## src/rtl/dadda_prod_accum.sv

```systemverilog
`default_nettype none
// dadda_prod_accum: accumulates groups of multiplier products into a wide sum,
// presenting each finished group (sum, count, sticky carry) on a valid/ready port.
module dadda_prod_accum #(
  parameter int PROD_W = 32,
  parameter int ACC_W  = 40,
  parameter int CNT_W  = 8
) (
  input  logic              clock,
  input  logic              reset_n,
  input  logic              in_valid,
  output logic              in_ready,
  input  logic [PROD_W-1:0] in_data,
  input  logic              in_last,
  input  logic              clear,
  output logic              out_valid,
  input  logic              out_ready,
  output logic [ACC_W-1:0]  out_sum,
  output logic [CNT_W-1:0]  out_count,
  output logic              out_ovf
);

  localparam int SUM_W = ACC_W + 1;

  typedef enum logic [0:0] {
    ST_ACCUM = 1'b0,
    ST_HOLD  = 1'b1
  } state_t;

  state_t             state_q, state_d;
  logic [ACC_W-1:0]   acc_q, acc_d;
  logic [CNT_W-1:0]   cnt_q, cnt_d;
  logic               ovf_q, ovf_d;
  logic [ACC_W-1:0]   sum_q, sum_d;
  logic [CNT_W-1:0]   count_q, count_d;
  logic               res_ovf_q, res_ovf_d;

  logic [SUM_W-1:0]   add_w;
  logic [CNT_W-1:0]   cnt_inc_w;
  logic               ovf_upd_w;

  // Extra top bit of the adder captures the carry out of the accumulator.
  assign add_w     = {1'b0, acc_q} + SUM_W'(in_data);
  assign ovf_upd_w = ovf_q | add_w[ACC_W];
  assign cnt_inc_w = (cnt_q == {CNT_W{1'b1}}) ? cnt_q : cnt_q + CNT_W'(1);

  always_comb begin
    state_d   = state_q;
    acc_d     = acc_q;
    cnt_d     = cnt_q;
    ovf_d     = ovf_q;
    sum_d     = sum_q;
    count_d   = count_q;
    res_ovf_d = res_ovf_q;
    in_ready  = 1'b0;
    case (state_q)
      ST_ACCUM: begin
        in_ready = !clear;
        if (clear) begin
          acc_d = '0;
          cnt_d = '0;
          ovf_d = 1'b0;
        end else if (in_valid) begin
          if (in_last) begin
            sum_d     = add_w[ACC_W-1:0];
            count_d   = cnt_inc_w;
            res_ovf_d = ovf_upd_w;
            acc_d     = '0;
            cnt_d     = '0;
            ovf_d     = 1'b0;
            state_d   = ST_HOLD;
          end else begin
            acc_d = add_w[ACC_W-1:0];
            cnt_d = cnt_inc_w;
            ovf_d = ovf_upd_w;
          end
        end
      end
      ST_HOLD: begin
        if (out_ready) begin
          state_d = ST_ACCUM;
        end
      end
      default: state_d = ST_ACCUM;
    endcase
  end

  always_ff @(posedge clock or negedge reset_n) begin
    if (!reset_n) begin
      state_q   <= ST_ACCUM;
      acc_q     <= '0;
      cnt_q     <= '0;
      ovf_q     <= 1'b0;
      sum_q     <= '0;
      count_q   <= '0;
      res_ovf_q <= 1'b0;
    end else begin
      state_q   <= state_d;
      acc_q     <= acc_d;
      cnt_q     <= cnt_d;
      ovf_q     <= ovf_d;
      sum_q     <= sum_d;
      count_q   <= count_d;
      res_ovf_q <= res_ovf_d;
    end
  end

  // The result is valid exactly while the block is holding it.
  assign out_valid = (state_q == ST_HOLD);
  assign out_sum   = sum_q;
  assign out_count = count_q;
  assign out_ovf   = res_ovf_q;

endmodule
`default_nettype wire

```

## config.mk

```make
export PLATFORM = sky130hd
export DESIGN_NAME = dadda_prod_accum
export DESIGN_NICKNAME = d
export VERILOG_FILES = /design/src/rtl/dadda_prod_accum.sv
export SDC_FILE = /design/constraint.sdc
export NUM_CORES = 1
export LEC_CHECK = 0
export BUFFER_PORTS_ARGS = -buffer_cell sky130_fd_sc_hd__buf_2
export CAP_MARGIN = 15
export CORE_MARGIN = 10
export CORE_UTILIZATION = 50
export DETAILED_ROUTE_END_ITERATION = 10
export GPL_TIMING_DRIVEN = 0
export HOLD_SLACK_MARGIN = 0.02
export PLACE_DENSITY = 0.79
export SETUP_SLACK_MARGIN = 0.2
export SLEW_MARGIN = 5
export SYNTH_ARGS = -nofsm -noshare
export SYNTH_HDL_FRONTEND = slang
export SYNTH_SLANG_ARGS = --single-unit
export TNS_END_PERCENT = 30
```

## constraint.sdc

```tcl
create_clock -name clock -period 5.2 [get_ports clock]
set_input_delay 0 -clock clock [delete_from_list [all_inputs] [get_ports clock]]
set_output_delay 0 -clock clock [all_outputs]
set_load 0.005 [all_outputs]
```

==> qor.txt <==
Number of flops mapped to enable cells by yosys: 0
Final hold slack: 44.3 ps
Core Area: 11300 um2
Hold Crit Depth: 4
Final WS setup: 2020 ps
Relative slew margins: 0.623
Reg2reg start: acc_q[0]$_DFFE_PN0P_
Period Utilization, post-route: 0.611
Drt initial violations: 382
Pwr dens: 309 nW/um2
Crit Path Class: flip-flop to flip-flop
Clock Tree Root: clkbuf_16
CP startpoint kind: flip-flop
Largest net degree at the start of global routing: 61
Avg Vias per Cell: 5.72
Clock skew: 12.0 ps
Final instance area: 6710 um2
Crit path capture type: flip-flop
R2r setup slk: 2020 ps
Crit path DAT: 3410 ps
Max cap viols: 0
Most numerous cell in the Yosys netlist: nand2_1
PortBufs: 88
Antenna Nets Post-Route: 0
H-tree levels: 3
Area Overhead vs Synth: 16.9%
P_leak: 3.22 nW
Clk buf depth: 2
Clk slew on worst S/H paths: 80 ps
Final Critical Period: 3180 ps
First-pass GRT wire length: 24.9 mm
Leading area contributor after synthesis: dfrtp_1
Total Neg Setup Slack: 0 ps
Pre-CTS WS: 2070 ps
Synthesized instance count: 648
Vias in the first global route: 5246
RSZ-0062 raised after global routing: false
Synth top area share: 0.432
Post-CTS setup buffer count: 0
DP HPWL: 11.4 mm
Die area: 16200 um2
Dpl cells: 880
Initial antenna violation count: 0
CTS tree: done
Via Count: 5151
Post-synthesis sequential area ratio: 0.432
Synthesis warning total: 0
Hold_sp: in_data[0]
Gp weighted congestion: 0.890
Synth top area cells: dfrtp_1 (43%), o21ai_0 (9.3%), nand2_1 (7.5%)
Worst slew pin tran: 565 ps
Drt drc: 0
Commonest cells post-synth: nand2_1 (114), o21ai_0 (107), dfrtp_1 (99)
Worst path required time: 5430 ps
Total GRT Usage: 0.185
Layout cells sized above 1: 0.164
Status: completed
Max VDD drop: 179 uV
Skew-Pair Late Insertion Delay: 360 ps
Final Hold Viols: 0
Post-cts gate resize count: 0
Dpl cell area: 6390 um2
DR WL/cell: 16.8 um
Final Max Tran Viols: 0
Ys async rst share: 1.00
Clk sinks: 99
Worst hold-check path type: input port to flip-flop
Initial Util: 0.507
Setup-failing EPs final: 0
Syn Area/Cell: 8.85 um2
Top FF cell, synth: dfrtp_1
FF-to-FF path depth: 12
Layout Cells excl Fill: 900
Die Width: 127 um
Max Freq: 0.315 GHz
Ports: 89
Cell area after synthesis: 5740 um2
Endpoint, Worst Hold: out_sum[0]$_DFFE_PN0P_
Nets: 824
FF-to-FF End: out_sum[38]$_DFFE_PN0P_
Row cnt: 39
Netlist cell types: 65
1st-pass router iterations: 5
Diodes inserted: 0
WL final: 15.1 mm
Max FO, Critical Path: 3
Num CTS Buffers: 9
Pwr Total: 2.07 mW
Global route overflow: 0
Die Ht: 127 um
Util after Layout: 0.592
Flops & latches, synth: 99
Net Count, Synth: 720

┄┄┄┄┄┄┄┄┄┄┄┄┄┄┄┄┄┄┄┄

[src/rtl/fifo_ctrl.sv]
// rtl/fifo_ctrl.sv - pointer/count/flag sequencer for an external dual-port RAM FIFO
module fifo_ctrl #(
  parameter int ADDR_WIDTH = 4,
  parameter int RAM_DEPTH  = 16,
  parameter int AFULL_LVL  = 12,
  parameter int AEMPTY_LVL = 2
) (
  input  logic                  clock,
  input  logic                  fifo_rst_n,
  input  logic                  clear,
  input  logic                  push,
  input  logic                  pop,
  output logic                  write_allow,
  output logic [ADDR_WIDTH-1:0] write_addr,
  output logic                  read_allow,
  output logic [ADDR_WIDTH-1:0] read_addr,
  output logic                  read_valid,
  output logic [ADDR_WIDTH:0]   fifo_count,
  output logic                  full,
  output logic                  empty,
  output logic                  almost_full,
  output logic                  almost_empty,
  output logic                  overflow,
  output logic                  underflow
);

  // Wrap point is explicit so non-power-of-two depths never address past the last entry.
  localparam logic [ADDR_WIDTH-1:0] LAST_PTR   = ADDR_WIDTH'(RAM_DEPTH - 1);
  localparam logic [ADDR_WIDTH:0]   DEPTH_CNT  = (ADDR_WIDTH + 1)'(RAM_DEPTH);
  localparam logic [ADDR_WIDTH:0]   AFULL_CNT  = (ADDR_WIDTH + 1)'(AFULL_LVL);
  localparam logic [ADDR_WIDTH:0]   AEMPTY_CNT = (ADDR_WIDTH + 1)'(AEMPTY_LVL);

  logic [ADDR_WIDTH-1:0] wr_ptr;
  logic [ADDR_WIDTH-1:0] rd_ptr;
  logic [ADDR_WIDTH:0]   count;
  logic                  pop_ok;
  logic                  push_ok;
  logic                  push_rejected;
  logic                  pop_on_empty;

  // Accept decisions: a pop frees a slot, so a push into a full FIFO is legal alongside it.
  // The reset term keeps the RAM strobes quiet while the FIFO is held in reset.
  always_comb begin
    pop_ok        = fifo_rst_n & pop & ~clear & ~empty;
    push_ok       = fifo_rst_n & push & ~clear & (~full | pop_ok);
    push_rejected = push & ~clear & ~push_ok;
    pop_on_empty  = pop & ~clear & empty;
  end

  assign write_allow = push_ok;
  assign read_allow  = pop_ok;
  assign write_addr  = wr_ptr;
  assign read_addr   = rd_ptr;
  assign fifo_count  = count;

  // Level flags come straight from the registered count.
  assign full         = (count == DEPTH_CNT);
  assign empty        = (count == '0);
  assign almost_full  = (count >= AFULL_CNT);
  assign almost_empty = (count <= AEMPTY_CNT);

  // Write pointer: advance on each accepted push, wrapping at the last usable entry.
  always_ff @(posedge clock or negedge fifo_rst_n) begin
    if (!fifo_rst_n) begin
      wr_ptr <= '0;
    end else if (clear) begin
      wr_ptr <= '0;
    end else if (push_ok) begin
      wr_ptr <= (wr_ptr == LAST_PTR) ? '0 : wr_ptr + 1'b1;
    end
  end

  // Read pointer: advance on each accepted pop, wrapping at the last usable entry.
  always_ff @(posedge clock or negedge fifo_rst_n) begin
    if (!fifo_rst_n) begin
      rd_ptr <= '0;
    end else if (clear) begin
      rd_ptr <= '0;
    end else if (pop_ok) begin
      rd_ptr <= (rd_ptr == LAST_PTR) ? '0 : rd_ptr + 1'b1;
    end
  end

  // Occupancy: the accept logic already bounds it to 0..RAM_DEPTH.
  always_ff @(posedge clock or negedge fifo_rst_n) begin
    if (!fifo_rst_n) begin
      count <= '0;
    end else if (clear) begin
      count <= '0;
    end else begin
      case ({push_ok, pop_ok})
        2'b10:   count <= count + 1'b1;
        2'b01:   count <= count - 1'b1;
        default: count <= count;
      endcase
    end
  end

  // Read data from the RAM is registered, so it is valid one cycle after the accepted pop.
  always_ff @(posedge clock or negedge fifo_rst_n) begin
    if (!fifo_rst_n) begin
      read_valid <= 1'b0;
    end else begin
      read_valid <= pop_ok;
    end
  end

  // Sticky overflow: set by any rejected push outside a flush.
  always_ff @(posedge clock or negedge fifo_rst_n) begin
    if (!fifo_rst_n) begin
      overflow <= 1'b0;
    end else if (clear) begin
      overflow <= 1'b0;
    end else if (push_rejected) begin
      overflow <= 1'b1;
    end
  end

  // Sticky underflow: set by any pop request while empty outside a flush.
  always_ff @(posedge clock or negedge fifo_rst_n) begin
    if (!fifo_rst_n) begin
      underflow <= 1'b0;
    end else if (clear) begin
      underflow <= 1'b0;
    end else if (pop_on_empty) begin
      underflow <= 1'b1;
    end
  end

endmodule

┄┄┄┄┄┄┄┄┄┄┄┄┄┄┄┄┄┄┄┄

### Assigned task
In the listing above, find the line with "Layout cells sized above 1: 0.164" and the line with "Net Count, Synth: 720"; set down exactly those two lines and every line between them, nothing more.

### Task response
Layout cells sized above 1: 0.164
Status: completed
Max VDD drop: 179 uV
Skew-Pair Late Insertion Delay: 360 ps
Final Hold Viols: 0
Post-cts gate resize count: 0
Dpl cell area: 6390 um2
DR WL/cell: 16.8 um
Final Max Tran Viols: 0
Ys async rst share: 1.00
Clk sinks: 99
Worst hold-check path type: input port to flip-flop
Initial Util: 0.507
Setup-failing EPs final: 0
Syn Area/Cell: 8.85 um2
Top FF cell, synth: dfrtp_1
FF-to-FF path depth: 12
Layout Cells excl Fill: 900
Die Width: 127 um
Max Freq: 0.315 GHz
Ports: 89
Cell area after synthesis: 5740 um2
Endpoint, Worst Hold: out_sum[0]$_DFFE_PN0P_
Nets: 824
FF-to-FF End: out_sum[38]$_DFFE_PN0P_
Row cnt: 39
Netlist cell types: 65
1st-pass router iterations: 5
Diodes inserted: 0
WL final: 15.1 mm
Max FO, Critical Path: 3
Num CTS Buffers: 9
Pwr Total: 2.07 mW
Global route overflow: 0
Die Ht: 127 um
Util after Layout: 0.592
Flops & latches, synth: 99
Net Count, Synth: 720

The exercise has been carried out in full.